知らない間に日本もフェンタニルの輸出拠点になっていた。この事実からもわかるように、決して他人事ではありません。しかし、その危険性の実態は、画面の向こうのニュースだけではなかなか実感しにくいものです。そこで今回は、【薬物依存の現実を描いた漫画】3作品を紹介します。
■『ウルトラヘヴン』(小池 桂一/2001~2009年)
多種多様なドラッグによって、気分を自由にコントロールできる未来。そこでは、酒やタバコと並び、ドラッグが日常の嗜好品となっています。主人公のカブもまた、その世界でドラッグに溺れる若き青年の1人です。ある日、彼は不思議な売人と出会い、未知のドラッグを試します。これまでとは比にならないほど現実よりリアルな悪夢を体験し、その恐怖から逃れるためにさらにドラッグを求め続けていきます。
この作品は、薬物依存者が見ている精神世界が圧倒的な画力で描写されます。どこからが現実で、どこからが夢なのかもわからない。多幸感だけでなく、不安や絶望に満ちた悪夢まで。これは、フェンタニルの効果にも通じるものがあります。麻薬の危険性を依存者目線から追体験できる作品です。
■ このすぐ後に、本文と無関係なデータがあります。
$ cat src/rtl/mux2to1_sel.sv
// Two-input selector with a purely combinational data path, a registered
// output tap and saturating sel-usage counters for debug visibility.
module mux2to1_sel #(
  parameter int WIDTH = 1,
  parameter int CNT_W = 16
) (
  input  logic             clk,
  input  logic             rst_n,
  input  logic [WIDTH-1:0] a,
  input  logic [WIDTH-1:0] b,
  input  logic             sel,
  input  logic             clr,
  output logic [WIDTH-1:0] out,
  output logic [WIDTH-1:0] out_q,
  output logic [CNT_W-1:0] sel_toggles,
  output logic [CNT_W-1:0] b_cycles
);

  localparam logic [WIDTH-1:0] DATA_ZERO = {WIDTH{1'b0}};
  localparam logic [CNT_W-1:0] CNT_ZERO  = {CNT_W{1'b0}};
  localparam logic [CNT_W-1:0] CNT_MAX   = {CNT_W{1'b1}};
  localparam logic [CNT_W-1:0] CNT_ONE   = CNT_W'(1'b1);

  // Clear wins over increment; the count parks at all-ones instead of wrapping.
  function automatic logic [CNT_W-1:0] sat_next(
    input logic [CNT_W-1:0] cnt,
    input logic             inc,
    input logic             clear
  );
    logic [CNT_W-1:0] res;
    res = cnt;
    if (clear) begin
      res = CNT_ZERO;
    end else if (inc && (cnt != CNT_MAX)) begin
      res = cnt + CNT_ONE;
    end else begin
      res = cnt;
    end
    return res;
  endfunction

  logic             sel_r;
  logic [WIDTH-1:0] out_q_r;
  logic [CNT_W-1:0] sel_toggles_r;
  logic [CNT_W-1:0] b_cycles_r;
  logic             toggle_s;
  logic [CNT_W-1:0] sel_toggles_nxt_s;
  logic [CNT_W-1:0] b_cycles_nxt_s;

  // Data path: no clock, reset or clear involvement, X passes straight through.
  assign out = sel ? b : a;

  // Next-state values for the monitor counters.
  always_comb begin
    toggle_s          = 1'b0;
    sel_toggles_nxt_s = sel_toggles_r;
    b_cycles_nxt_s    = b_cycles_r;
    toggle_s          = sel ^ sel_r;
    sel_toggles_nxt_s = sat_next(sel_toggles_r, toggle_s, clr);
    b_cycles_nxt_s    = sat_next(b_cycles_r, sel, clr);
  end

  // Monitor state: registered tap, previous select and the two counters.
  always_ff @(posedge clk or negedge rst_n) begin
    if (!rst_n) begin
      sel_r         <= 1'b0;
      out_q_r       <= DATA_ZERO;
      sel_toggles_r <= CNT_ZERO;
      b_cycles_r    <= CNT_ZERO;
    end else begin
      // sel_r keeps tracking through a clear so the next toggle is still seen
      sel_r         <= sel;
      out_q_r       <= out;
      sel_toggles_r <= sel_toggles_nxt_s;
      b_cycles_r    <= b_cycles_nxt_s;
    end
  end

  assign out_q       = out_q_r;
  assign sel_toggles = sel_toggles_r;
  assign b_cycles    = b_cycles_r;

endmodule

$ cat config.mk
export PLATFORM = sky130hd
export DESIGN_NAME = mux2to1_sel
export DESIGN_NICKNAME = d
export VERILOG_FILES = /design/src/rtl/mux2to1_sel.sv
export SDC_FILE = /design/constraint.sdc
export NUM_CORES = 1
export LEC_CHECK = 0
export CORE_MARGIN = 3
export CORE_UTILIZATION = 47
export CTS_BUF_LIST = sky130_fd_sc_hd__clkbuf_2 sky130_fd_sc_hd__clkbuf_4 sky130_fd_sc_hd__clkbuf_8
export DETAILED_ROUTE_END_ITERATION = 8
export PLACE_DENSITY_LB_ADDON = 0.2
export REMOVE_ABC_BUFFERS = 1
export SYNTH_ARGS = -nofsm -noshare
export SYNTH_HDL_FRONTEND = slang
export SYNTH_SLANG_ARGS = --single-unit
$ cat constraint.sdc
create_clock -name clk -period 1.6 [get_ports clk]
set_input_delay 0.24 -clock clk [delete_from_list [all_inputs] [get_ports clk]]
set_output_delay 0.24 -clock clk [all_outputs]
set_load 0.005 [all_outputs]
■『リバーズ・エッジ』(岡崎京子/1993~1994年)
舞台は90年代のとある街。淀んだ河、均一な外観の団地群。その河原にはセイタカアワダチソウが生い茂り、よくネコの死骸が転がっている。どこにでもありそうな景色の街で、主人公のハルナは生まれ育ってきました。ある日、高校で元カレの観音崎らにいじめられている山田を助けたことをきっかけに、彼から「秘密の宝物」の存在を打ち明けられ、物語が大きく動き出します。
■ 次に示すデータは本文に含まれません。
## src/rtl/srio_pkg.sv

```systemverilog
// Shared definitions for the SRIO request generator: packet type codes,
// FSM state encoding and the request header packer.
package srio_pkg;

    localparam logic [3:0] FTYPE_NWRITE   = 4'h5;
    localparam logic [3:0] TTYPE_NWRITE   = 4'h4;
    localparam logic [3:0] FTYPE_DOORBELL = 4'hA;
    localparam logic [3:0] TTYPE_DOORBELL = 4'h0;
    localparam logic [3:0] FTYPE_RESP     = 4'hD;

    typedef enum logic [2:0] {
        ST_IDLE,
        ST_NW_HDR,
        ST_NW_DATA,
        ST_DB_HDR,
        ST_DB_WAIT
    } state_t;

    // {tid, ftype, ttype, 0, prio, 0, size, 00, addr}
    function automatic logic [63:0] pack_hdr(
        input logic [7:0]  tid,
        input logic [3:0]  ftype,
        input logic [3:0]  ttype,
        input logic [1:0]  prio,
        input logic [7:0]  size,
        input logic [33:0] addr
    );
        return {tid, ftype, ttype, 1'b0, prio, 1'b0, size, 2'b00, addr};
    endfunction

endpackage

```

## src/rtl/srio_db_resp_mon.sv

```systemverilog
// Doorbell response watcher: matches the response tid against the doorbell
// just sent, and flags a timeout if nothing matching arrives in time.
module srio_db_resp_mon
    import srio_pkg::*;
#(
    parameter logic [31:0] DB_TIMEOUT = 32'd100000
) (
    input  logic        sys_clk,
    input  logic        sys_rst_n,
    input  logic        arm,
    input  logic [7:0]  arm_tid,
    input  logic [11:0] iresp_hdr,
    input  logic        iresp_sof_n,
    input  logic        iresp_src_rdy_n,
    output logic        resp_hit,
    output logic        timeout,
    output logic        resp_pulse
);

    logic        armed_q, armed_d;
    logic [7:0]  tid_q, tid_d;
    logic [31:0] timer_q, timer_d;
    logic        pulse_q, pulse_d;

    always_comb begin
        resp_hit = armed_q && !iresp_sof_n && !iresp_src_rdy_n
                   && (iresp_hdr[3:0] == FTYPE_RESP) && (iresp_hdr[11:4] == tid_q);
        // A response in the final cycle still wins over the timeout
        timeout  = armed_q && !resp_hit && (timer_q == DB_TIMEOUT - 32'd1);

        armed_d = armed_q;
        tid_d   = tid_q;
        timer_d = timer_q;
        pulse_d = resp_hit;

        if (arm) begin
            armed_d = 1'b1;
            tid_d   = arm_tid;
            timer_d = 32'd0;
        end else if (resp_hit || timeout) begin
            armed_d = 1'b0;
        end else if (armed_q) begin
            timer_d = timer_q + 32'd1;
        end
    end

    always_ff @(posedge sys_clk) begin
        if (!sys_rst_n) begin
            armed_q <= 1'b0;
            tid_q   <= 8'd0;
            timer_q <= 32'd0;
            pulse_q <= 1'b0;
        end else begin
            armed_q <= armed_d;
            tid_q   <= tid_d;
            timer_q <= timer_d;
            pulse_q <= pulse_d;
        end
    end

    assign resp_pulse = pulse_q;

endmodule

```

## src/rtl/srio_nwrite_gen.sv

```systemverilog
// Builds NWRITE (payload from a FWFT FIFO) and DOORBELL requests on the SRIO
// ireq LocalLink channel and tracks doorbell responses on iresp.
module srio_nwrite_gen
    import srio_pkg::*;
#(
    parameter logic [1:0]  PRIO       = 2'd1,
    parameter logic [31:0] DB_TIMEOUT = 32'd100000
) (
    input  logic        sys_clk,
    input  logic        sys_rst_n,
    input  logic [7:0]  ucfg_dest_id,
    input  logic [33:0] ucfg_dest_start_addr,
    input  logic [8:0]  ucfg_byte_count,
    input  logic [15:0] ucfg_db_info,
    input  logic        ucfg_normal_trigger,
    input  logic        ucfg_db_trigger,
    input  logic [63:0] fifo_dout,
    input  logic        fifo_empty,
    output logic        fifo_rd_en,
    output logic [63:0] treq_data,
    output logic        treq_sof_n,
    output logic        treq_eof_n,
    output logic        treq_src_rdy_n,
    input  logic        treq_dst_rdy_n,
    output logic [7:0]  treq_dest_id,
    input  logic [63:0] iresp_data,
    input  logic        iresp_sof_n,
    input  logic        iresp_src_rdy_n,
    output logic        iresp_dst_rdy_n,
    output logic        srio_initial_busy,
    output logic        srio_db_resp,
    output logic [31:0] error_conter
);

    state_t      state_q, state_d;
    logic [7:0]  tid_q, tid_d;
    logic [7:0]  dest_q, dest_d;
    logic [33:0] addr_q, addr_d;
    logic [7:0]  size_q, size_d;
    logic [5:0]  beats_q, beats_d;
    logic [15:0] db_info_q, db_info_d;
    logic [7:0]  db_dest_q, db_dest_d;
    logic        db_pending_q, db_pending_d;
    logic [31:0] err_q, err_d;
    logic        busy_q, busy_d;

    logic        accept_nw;
    logic        db_arm;
    logic        resp_hit;
    logic        resp_timeout;
    logic        resp_pulse;
    logic        e_nw, e_db, e_to;
    logic [9:0]  bc_round;
    logic [32:0] err_sum;
    logic [63:0] nw_hdr, db_hdr;
    logic        unused_iresp;

    assign unused_iresp = ^iresp_data[51:0];

    srio_db_resp_mon #(
        .DB_TIMEOUT (DB_TIMEOUT)
    ) u_resp_mon (
        .sys_clk         (sys_clk),
        .sys_rst_n       (sys_rst_n),
        .arm             (db_arm),
        .arm_tid         (tid_q),
        .iresp_hdr       (iresp_data[63:52]),
        .iresp_sof_n     (iresp_sof_n),
        .iresp_src_rdy_n (iresp_src_rdy_n),
        .resp_hit        (resp_hit),
        .timeout         (resp_timeout),
        .resp_pulse      (resp_pulse)
    );

    always_comb begin
        state_d      = state_q;
        tid_d        = tid_q;
        dest_d       = dest_q;
        addr_d       = addr_q;
        size_d       = size_q;
        beats_d      = beats_q;
        db_info_d    = db_info_q;
        db_dest_d    = db_dest_q;
        db_pending_d = db_pending_q;
        db_arm       = 1'b0;
        e_nw         = 1'b0;
        e_db         = 1'b0;
        e_to         = 1'b0;

        treq_data      = 64'd0;
        treq_sof_n     = 1'b1;
        treq_eof_n     = 1'b1;
        treq_src_rdy_n = 1'b1;
        fifo_rd_en     = 1'b0;

        nw_hdr   = pack_hdr(tid_q, FTYPE_NWRITE, TTYPE_NWRITE, PRIO, size_q, addr_q);
        db_hdr   = pack_hdr(tid_q, FTYPE_DOORBELL, TTYPE_DOORBELL, PRIO, 8'd0,
                            {18'd0, db_info_q});
        bc_round = {1'b0, ucfg_byte_count} + 10'd7;

        accept_nw = (state_q == ST_IDLE) && !db_pending_q && ucfg_normal_trigger
                    && (ucfg_byte_count != 9'd0);
        if (ucfg_normal_trigger && !accept_nw) begin
            e_nw = 1'b1;
        end

        // db_pending covers the doorbell from trigger until its header beat leaves
        if (ucfg_db_trigger) begin
            if (db_pending_q) begin
                e_db = 1'b1;
            end else begin
                db_pending_d = 1'b1;
                db_info_d    = ucfg_db_info;
                db_dest_d    = ucfg_dest_id;
            end
        end

        if (accept_nw) begin
            dest_d  = ucfg_dest_id;
            addr_d  = ucfg_dest_start_addr;
            size_d  = 8'(ucfg_byte_count - 9'd1);
            beats_d = bc_round[8:3];
            state_d = ST_NW_HDR;
        end

        case (state_q)
            ST_IDLE: begin
                if (!accept_nw && db_pending_d) begin
                    dest_d  = db_dest_d;
                    state_d = ST_DB_HDR;
                end
            end
            ST_NW_HDR: begin
                treq_data      = nw_hdr;
                treq_sof_n     = 1'b0;
                treq_src_rdy_n = 1'b0;
                if (!treq_dst_rdy_n) begin
                    state_d = ST_NW_DATA;
                end
            end
            ST_NW_DATA: begin
                treq_data      = fifo_dout;
                treq_src_rdy_n = fifo_empty;
                treq_eof_n     = (beats_q != 6'd1);
                fifo_rd_en     = !fifo_empty && !treq_dst_rdy_n;
                if (fifo_rd_en) begin
                    beats_d = beats_q - 6'd1;
                    if (beats_q == 6'd1) begin
                        tid_d = tid_q + 8'd1;
                        if (db_pending_d) begin
                            dest_d  = db_dest_d;
                            state_d = ST_DB_HDR;
                        end else begin
                            state_d = ST_IDLE;
                        end
                    end
                end
            end
            ST_DB_HDR: begin
                treq_data      = db_hdr;
                treq_sof_n     = 1'b0;
                treq_eof_n     = 1'b0;
                treq_src_rdy_n = 1'b0;
                if (!treq_dst_rdy_n) begin
                    db_arm       = 1'b1;
                    tid_d        = tid_q + 8'd1;
                    db_pending_d = 1'b0;
                    state_d      = ST_DB_WAIT;
                end
            end
            ST_DB_WAIT: begin
                if (resp_hit) begin
                    state_d = ST_IDLE;
                end else if (resp_timeout) begin
                    e_to    = 1'b1;
                    state_d = ST_IDLE;
                end
            end
            default: begin
                state_d = ST_IDLE;
            end
        endcase

        // Several error sources can fire together; count all, saturating
        err_sum = {1'b0, err_q} + 33'(e_nw) + 33'(e_db) + 33'(e_to);
        err_d   = err_sum[32] ? 32'hFFFF_FFFF : err_sum[31:0];

        busy_d = (state_d != ST_IDLE) || db_pending_d;
    end

    always_ff @(posedge sys_clk) begin
        if (!sys_rst_n) begin
            state_q      <= ST_IDLE;
            tid_q        <= 8'd0;
            dest_q       <= 8'd0;
            addr_q       <= 34'd0;
            size_q       <= 8'd0;
            beats_q      <= 6'd0;
            db_info_q    <= 16'd0;
            db_dest_q    <= 8'd0;
            db_pending_q <= 1'b0;
            err_q        <= 32'd0;
            busy_q       <= 1'b0;
        end else begin
            state_q      <= state_d;
            tid_q        <= tid_d;
            dest_q       <= dest_d;
            addr_q       <= addr_d;
            size_q       <= size_d;
            beats_q      <= beats_d;
            db_info_q    <= db_info_d;
            db_dest_q    <= db_dest_d;
            db_pending_q <= db_pending_d;
            err_q        <= err_d;
            busy_q       <= busy_d;
        end
    end

    assign treq_dest_id      = dest_q;
    assign iresp_dst_rdy_n   = 1'b0;
    assign srio_initial_busy = busy_q;
    assign srio_db_resp      = resp_pulse;
    assign error_conter      = err_q;

endmodule

```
90年代といえば、若者の間でシンナーをはじめとした薬物乱用が社会問題化していた時代。作中でも、観音崎は高校生にしてドラッグの売人として小遣いを稼いでいます。ハルナの友人であるルミと性的関係を持つ際にも、ドラッグを当たり前のように使います。もちろん当時と今では状況が違いますが、ドラッグは決して遠い存在ではない。そんな現実を突きつけられる作品です。
■『夜回り先生』(原作:水谷修、漫画:土田世紀/2004年~2012年)
日々の食べ物にも困る生活を送っていた少年マサシ。病気の母親を支えるため、コンビニ弁当や給食の余りをもらいながら健気に暮らしていました。学校ではいじめを受けていましたが、助けてくれた暴走族の兄貴分とつるむようになり、不良の道へ。いつの間にかドラッグにも手を出し壊れていったマサシの前に現れたのが、後に「夜回り先生」と呼ばれる水谷修でした。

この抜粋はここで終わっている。